Aim of the task
Return, word for word, only the lines of the data below that lie between the line with "slew_violations = 0" and the line with "grt_pass1_wl_um = 35900", those two lines included.

[[ Records provided, beginning ]]

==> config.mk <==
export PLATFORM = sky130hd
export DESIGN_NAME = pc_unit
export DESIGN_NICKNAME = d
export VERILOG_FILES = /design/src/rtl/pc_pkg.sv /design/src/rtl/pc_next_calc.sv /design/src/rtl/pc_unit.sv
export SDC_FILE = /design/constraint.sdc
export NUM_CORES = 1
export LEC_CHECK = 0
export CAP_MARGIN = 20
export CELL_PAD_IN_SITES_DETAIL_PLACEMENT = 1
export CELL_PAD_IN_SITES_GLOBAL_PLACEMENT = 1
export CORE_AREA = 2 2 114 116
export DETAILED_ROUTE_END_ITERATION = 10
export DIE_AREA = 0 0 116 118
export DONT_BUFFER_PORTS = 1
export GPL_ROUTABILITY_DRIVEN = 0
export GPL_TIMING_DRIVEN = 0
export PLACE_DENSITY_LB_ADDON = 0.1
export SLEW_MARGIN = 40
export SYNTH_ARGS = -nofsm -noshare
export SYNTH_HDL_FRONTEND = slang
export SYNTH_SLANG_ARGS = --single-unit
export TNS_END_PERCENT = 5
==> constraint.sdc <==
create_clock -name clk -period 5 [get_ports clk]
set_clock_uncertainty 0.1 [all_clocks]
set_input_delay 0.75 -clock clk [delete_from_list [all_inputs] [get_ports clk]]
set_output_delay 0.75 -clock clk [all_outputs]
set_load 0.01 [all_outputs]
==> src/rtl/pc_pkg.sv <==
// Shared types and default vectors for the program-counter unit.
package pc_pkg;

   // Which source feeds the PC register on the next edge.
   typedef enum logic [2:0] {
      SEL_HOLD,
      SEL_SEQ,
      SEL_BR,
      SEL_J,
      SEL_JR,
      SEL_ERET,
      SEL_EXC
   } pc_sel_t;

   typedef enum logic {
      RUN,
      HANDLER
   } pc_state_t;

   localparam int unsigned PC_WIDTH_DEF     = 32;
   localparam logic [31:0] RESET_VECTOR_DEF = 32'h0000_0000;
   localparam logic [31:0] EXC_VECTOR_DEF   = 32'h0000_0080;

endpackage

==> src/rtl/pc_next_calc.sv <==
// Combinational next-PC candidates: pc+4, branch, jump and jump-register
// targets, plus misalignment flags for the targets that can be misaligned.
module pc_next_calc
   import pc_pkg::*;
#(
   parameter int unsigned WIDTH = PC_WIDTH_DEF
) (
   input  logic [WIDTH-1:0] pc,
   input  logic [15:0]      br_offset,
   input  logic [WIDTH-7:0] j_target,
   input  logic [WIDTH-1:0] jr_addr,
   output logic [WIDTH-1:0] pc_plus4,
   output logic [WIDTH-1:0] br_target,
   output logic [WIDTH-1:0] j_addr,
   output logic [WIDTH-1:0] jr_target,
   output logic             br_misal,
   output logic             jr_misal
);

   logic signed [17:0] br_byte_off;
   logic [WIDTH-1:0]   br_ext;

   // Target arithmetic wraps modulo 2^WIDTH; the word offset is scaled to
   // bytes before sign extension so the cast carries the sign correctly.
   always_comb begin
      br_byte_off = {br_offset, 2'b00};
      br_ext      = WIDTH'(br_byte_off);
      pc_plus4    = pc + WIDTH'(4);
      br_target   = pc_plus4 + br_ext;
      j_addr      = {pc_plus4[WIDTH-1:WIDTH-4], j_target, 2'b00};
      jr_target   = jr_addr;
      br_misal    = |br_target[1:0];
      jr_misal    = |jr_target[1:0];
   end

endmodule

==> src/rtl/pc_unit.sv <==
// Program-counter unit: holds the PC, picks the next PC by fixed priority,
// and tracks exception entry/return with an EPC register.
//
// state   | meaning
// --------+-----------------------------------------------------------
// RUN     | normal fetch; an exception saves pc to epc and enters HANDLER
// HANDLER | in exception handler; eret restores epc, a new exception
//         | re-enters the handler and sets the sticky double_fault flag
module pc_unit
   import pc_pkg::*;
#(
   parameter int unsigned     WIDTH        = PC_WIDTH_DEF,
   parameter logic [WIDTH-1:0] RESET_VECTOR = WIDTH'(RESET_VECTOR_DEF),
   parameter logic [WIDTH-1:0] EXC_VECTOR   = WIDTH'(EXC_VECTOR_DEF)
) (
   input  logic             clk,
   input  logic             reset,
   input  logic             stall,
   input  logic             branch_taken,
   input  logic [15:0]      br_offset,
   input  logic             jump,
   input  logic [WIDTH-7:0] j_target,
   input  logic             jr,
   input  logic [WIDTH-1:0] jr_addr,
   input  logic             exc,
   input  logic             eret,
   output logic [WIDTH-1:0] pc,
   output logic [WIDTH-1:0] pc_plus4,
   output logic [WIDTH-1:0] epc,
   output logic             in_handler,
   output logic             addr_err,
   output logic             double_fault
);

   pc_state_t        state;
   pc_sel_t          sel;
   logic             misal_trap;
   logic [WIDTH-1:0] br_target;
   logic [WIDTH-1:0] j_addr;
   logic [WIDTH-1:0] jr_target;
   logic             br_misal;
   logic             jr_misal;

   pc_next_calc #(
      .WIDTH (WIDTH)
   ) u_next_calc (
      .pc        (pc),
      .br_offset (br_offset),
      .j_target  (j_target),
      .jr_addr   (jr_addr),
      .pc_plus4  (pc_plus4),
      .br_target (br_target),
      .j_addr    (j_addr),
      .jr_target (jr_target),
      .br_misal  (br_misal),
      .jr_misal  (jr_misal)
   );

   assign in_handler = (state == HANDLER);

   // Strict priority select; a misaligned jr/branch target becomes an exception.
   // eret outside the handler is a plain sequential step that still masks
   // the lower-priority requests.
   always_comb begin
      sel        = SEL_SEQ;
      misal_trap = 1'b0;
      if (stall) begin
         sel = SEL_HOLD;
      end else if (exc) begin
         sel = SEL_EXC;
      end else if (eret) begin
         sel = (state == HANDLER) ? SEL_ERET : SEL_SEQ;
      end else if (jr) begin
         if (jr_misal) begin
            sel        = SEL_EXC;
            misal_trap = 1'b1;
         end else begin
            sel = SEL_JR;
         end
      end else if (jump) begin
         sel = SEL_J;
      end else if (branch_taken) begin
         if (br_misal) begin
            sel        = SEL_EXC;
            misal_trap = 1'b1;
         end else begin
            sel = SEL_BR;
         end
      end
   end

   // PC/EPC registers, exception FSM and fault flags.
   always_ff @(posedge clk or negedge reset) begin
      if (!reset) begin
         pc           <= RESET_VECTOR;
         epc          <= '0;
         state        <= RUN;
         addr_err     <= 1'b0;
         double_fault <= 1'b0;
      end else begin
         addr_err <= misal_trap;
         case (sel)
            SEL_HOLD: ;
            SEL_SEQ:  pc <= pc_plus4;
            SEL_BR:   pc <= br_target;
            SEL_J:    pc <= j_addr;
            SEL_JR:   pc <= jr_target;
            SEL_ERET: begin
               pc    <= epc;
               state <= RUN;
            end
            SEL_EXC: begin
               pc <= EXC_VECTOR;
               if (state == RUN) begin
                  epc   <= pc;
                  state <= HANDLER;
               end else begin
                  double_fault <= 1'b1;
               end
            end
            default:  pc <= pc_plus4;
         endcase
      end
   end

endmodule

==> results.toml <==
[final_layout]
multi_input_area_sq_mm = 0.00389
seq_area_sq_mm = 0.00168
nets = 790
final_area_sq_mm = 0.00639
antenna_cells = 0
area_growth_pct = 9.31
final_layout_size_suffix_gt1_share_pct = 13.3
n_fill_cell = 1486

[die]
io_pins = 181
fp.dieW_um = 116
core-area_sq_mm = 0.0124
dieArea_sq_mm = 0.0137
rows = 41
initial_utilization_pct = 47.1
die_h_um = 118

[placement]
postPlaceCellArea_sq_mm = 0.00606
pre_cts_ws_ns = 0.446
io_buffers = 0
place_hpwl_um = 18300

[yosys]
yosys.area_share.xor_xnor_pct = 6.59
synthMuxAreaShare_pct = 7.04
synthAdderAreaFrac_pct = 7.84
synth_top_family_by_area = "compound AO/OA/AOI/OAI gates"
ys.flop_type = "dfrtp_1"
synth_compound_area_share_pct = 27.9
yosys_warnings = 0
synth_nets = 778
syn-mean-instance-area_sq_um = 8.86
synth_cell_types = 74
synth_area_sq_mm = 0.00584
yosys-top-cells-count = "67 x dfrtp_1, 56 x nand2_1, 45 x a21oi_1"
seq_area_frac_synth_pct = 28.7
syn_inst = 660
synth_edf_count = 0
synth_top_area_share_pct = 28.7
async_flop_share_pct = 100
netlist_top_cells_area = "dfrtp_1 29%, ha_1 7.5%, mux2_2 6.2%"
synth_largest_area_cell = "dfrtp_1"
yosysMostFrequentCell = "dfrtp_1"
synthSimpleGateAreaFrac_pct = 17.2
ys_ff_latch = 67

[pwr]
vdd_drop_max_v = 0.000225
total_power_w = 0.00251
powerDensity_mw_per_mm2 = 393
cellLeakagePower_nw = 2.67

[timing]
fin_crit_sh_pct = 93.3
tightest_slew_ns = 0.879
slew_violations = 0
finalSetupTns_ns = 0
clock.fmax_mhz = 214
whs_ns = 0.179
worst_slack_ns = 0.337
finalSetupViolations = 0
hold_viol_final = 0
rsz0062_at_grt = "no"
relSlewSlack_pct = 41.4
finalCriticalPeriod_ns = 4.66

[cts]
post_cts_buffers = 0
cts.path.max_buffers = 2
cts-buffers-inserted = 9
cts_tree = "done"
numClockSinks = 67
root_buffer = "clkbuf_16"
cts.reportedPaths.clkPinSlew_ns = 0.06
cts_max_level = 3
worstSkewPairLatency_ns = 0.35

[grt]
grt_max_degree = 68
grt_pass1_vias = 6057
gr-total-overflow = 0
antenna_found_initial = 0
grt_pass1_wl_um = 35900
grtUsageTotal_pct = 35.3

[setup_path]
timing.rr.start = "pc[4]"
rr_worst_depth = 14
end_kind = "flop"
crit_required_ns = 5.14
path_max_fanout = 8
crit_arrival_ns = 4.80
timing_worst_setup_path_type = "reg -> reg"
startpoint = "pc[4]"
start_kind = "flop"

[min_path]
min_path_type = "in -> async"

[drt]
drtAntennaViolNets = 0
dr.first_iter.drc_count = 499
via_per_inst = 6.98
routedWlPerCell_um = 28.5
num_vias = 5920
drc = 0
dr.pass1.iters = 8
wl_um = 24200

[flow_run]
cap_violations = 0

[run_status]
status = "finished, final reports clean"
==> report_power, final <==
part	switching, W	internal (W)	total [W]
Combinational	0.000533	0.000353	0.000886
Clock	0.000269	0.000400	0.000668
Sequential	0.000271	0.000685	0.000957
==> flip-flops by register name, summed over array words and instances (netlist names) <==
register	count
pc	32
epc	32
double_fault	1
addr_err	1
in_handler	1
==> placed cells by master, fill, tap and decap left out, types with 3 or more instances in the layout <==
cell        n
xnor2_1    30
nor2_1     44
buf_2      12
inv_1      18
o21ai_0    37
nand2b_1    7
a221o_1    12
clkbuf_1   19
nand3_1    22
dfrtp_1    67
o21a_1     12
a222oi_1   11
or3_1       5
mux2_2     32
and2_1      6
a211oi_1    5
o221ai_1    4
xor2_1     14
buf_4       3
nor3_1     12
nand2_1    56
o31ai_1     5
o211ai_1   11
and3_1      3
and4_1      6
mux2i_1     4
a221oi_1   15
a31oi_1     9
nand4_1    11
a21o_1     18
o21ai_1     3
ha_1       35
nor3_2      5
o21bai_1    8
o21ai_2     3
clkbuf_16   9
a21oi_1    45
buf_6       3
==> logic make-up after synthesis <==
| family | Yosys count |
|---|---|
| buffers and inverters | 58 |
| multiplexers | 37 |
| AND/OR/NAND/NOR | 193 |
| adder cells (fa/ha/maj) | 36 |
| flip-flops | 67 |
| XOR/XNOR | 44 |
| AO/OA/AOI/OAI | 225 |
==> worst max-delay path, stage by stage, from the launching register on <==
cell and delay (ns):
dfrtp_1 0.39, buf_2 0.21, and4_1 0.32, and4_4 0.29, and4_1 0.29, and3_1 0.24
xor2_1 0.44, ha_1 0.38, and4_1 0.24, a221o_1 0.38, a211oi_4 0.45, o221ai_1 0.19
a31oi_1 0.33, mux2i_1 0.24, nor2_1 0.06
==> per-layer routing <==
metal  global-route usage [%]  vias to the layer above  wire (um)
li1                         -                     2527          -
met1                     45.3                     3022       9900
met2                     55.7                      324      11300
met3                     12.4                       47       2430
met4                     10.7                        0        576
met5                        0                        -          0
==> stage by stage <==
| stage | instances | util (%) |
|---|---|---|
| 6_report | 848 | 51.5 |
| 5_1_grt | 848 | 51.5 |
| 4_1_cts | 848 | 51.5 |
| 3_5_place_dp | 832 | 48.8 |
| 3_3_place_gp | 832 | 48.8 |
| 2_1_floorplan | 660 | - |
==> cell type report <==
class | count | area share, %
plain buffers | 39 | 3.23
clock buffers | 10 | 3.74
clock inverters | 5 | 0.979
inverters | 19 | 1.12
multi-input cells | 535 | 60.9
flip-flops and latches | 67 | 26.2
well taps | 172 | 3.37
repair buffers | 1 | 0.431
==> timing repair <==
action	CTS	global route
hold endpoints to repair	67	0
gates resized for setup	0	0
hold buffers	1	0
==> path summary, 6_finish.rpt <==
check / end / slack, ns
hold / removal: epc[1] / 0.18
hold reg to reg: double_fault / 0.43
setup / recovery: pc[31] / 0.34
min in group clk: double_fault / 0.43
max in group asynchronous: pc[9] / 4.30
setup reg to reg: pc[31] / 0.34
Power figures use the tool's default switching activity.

[[ Records provided, end ]]

Completed exercise
slew_violations = 0
finalSetupTns_ns = 0
clock.fmax_mhz = 214
whs_ns = 0.179
worst_slack_ns = 0.337
finalSetupViolations = 0
hold_viol_final = 0
rsz0062_at_grt = "no"
relSlewSlack_pct = 41.4
finalCriticalPeriod_ns = 4.66

[cts]
post_cts_buffers = 0
cts.path.max_buffers = 2
cts-buffers-inserted = 9
cts_tree = "done"
numClockSinks = 67
root_buffer = "clkbuf_16"
cts.reportedPaths.clkPinSlew_ns = 0.06
cts_max_level = 3
worstSkewPairLatency_ns = 0.35

[grt]
grt_max_degree = 68
grt_pass1_vias = 6057
gr-total-overflow = 0
antenna_found_initial = 0
grt_pass1_wl_um = 35900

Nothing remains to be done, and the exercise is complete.